┌─ DATA RECORDS

`src/hdl/conv_pkg.sv`:
```
package conv_pkg;

    // operand and accumulator widths of one PE lane
    localparam int LANE_W = 8;
    localparam int ACC_W  = 32;

    localparam int APB_ADDR_W = 16;
    localparam int APB_DATA_W = 32;

    // paddr bits below the region field address registers or RAM words
    localparam int REG_OFS_W = 14;

    typedef logic signed [LANE_W-1:0] lane_t;
    typedef logic signed [ACC_W-1:0]  acc_t;
    typedef logic [APB_ADDR_W-1:0]    apb_addr_t;
    typedef logic [APB_DATA_W-1:0]    apb_data_t;

    typedef struct packed {
        logic      psel;
        logic      penable;
        logic      pwrite;
        apb_addr_t paddr;
        apb_data_t pwdata;
    } apb_req_t;

    typedef struct packed {
        apb_data_t prdata;
        logic      pready;
    } apb_rsp_t;

    // region select on paddr[15:14]
    localparam logic [1:0] REGION_REGS = 2'd0;
    localparam logic [1:0] REGION_MEM0 = 2'd1;
    localparam logic [1:0] REGION_MEM1 = 2'd2;

    localparam logic [REG_OFS_W-1:0] REG_CTRL     = 14'h000;
    localparam logic [REG_OFS_W-1:0] REG_LEN      = 14'h004;
    localparam logic [REG_OFS_W-1:0] REG_STATUS   = 14'h008;
    localparam logic [REG_OFS_W-1:0] REG_ACC_BASE = 14'h100;

    typedef enum logic [1:0] {IDLE, READ, DRAIN, FINISH} mover_state_e;

endpackage
```
`src/hdl/conv_data_mover.sv`:
```
`timescale 1ns/1ps

module conv_data_mover #(
    parameter int ADDR_WIDTH = 10
) (
    input  logic                  clk,
    input  logic                  arst_n_i,
    input  logic                  start_i,
    input  logic [ADDR_WIDTH:0]   len_i,
    output logic [ADDR_WIDTH-1:0] mem0_addr0_o,
    output logic                  mem0_ce0_o,
    output logic [ADDR_WIDTH-1:0] mem1_addr0_o,
    output logic                  mem1_ce0_o,
    output logic                  clear_o,
    output logic                  valid_o,
    output logic                  busy_o,
    output logic                  finish_o
);
    import conv_pkg::*;

    mover_state_e          state_q;
    mover_state_e          state_d;
    logic [ADDR_WIDTH-1:0] cnt_q;
    logic [ADDR_WIDTH:0]   len_q;
    logic                  accept;
    logic                  ce;
    logic                  last_line;

    // a start is taken in idle and also in the finish cycle of the last run
    assign accept    = start_i && ((state_q == IDLE) || (state_q == FINISH));
    assign ce        = (state_q == READ);
    assign last_line = ({1'b0, cnt_q} == (len_q - 1'b1));

    always_comb begin
        state_d = state_q;
        case (state_q)
            IDLE, FINISH: begin
                if (start_i) begin
                    state_d = (len_i == '0) ? DRAIN : READ;
                end else begin
                    state_d = IDLE;
                end
            end
            READ: begin
                if (last_line) begin
                    state_d = DRAIN;
                end
            end
            DRAIN: state_d = FINISH;
            default: state_d = IDLE;
        endcase
    end

    always_ff @(posedge clk or negedge arst_n_i) begin
        if (!arst_n_i) begin
            state_q <= IDLE;
            cnt_q   <= '0;
            len_q   <= '0;
            clear_o <= 1'b0;
            valid_o <= 1'b0;
        end else begin
            state_q <= state_d;
            clear_o <= accept;
            // RAM data shows up one cycle after the enable
            valid_o <= ce;
            if (accept) begin
                cnt_q <= '0;
                len_q <= len_i;
            end else if (ce) begin
                cnt_q <= cnt_q + 1'b1;
            end
        end
    end

    // both RAMs walk the same line index
    assign mem0_addr0_o = cnt_q;
    assign mem1_addr0_o = cnt_q;
    assign mem0_ce0_o   = ce;
    assign mem1_ce0_o   = ce;

    assign busy_o   = (state_q == READ) || (state_q == DRAIN);
    assign finish_o = (state_q == FINISH);

endmodule

```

└─

WORK INSTRUCTION
Reproduce every entry above. Make each line identical to the original.

RESULT OF THE TASK
`src/hdl/conv_pkg.sv`:
```
package conv_pkg;

    // operand and accumulator widths of one PE lane
    localparam int LANE_W = 8;
    localparam int ACC_W  = 32;

    localparam int APB_ADDR_W = 16;
    localparam int APB_DATA_W = 32;

    // paddr bits below the region field address registers or RAM words
    localparam int REG_OFS_W = 14;

    typedef logic signed [LANE_W-1:0] lane_t;
    typedef logic signed [ACC_W-1:0]  acc_t;
    typedef logic [APB_ADDR_W-1:0]    apb_addr_t;
    typedef logic [APB_DATA_W-1:0]    apb_data_t;

    typedef struct packed {
        logic      psel;
        logic      penable;
        logic      pwrite;
        apb_addr_t paddr;
        apb_data_t pwdata;
    } apb_req_t;

    typedef struct packed {
        apb_data_t prdata;
        logic      pready;
    } apb_rsp_t;

    // region select on paddr[15:14]
    localparam logic [1:0] REGION_REGS = 2'd0;
    localparam logic [1:0] REGION_MEM0 = 2'd1;
    localparam logic [1:0] REGION_MEM1 = 2'd2;

    localparam logic [REG_OFS_W-1:0] REG_CTRL     = 14'h000;
    localparam logic [REG_OFS_W-1:0] REG_LEN      = 14'h004;
    localparam logic [REG_OFS_W-1:0] REG_STATUS   = 14'h008;
    localparam logic [REG_OFS_W-1:0] REG_ACC_BASE = 14'h100;

    typedef enum logic [1:0] {IDLE, READ, DRAIN, FINISH} mover_state_e;

endpackage
```
`src/hdl/conv_data_mover.sv`:
```
`timescale 1ns/1ps

module conv_data_mover #(
    parameter int ADDR_WIDTH = 10
) (
    input  logic                  clk,
    input  logic                  arst_n_i,
    input  logic                  start_i,
    input  logic [ADDR_WIDTH:0]   len_i,
    output logic [ADDR_WIDTH-1:0] mem0_addr0_o,
    output logic                  mem0_ce0_o,
    output logic [ADDR_WIDTH-1:0] mem1_addr0_o,
    output logic                  mem1_ce0_o,
    output logic                  clear_o,
    output logic                  valid_o,
    output logic                  busy_o,
    output logic                  finish_o
);
    import conv_pkg::*;

    mover_state_e          state_q;
    mover_state_e          state_d;
    logic [ADDR_WIDTH-1:0] cnt_q;
    logic [ADDR_WIDTH:0]   len_q;
    logic                  accept;
    logic                  ce;
    logic                  last_line;

    // a start is taken in idle and also in the finish cycle of the last run
    assign accept    = start_i && ((state_q == IDLE) || (state_q == FINISH));
    assign ce        = (state_q == READ);
    assign last_line = ({1'b0, cnt_q} == (len_q - 1'b1));

    always_comb begin
        state_d = state_q;
        case (state_q)
            IDLE, FINISH: begin
                if (start_i) begin
                    state_d = (len_i == '0) ? DRAIN : READ;
                end else begin
                    state_d = IDLE;
                end
            end
            READ: begin
                if (last_line) begin
                    state_d = DRAIN;
                end
            end
            DRAIN: state_d = FINISH;
            default: state_d = IDLE;
        endcase
    end

    always_ff @(posedge clk or negedge arst_n_i) begin
        if (!arst_n_i) begin
            state_q <= IDLE;
            cnt_q   <= '0;
            len_q   <= '0;
            clear_o <= 1'b0;
            valid_o <= 1'b0;
        end else begin
            state_q <= state_d;
            clear_o <= accept;
            // RAM data shows up one cycle after the enable
            valid_o <= ce;
            if (accept) begin
                cnt_q <= '0;
                len_q <= len_i;
            end else if (ce) begin
                cnt_q <= cnt_q + 1'b1;
            end
        end
    end

    // both RAMs walk the same line index
    assign mem0_addr0_o = cnt_q;
    assign mem1_addr0_o = cnt_q;
    assign mem0_ce0_o   = ce;
    assign mem1_ce0_o   = ce;

    assign busy_o   = (state_q == READ) || (state_q == DRAIN);
    assign finish_o = (state_q == FINISH);

endmodule

```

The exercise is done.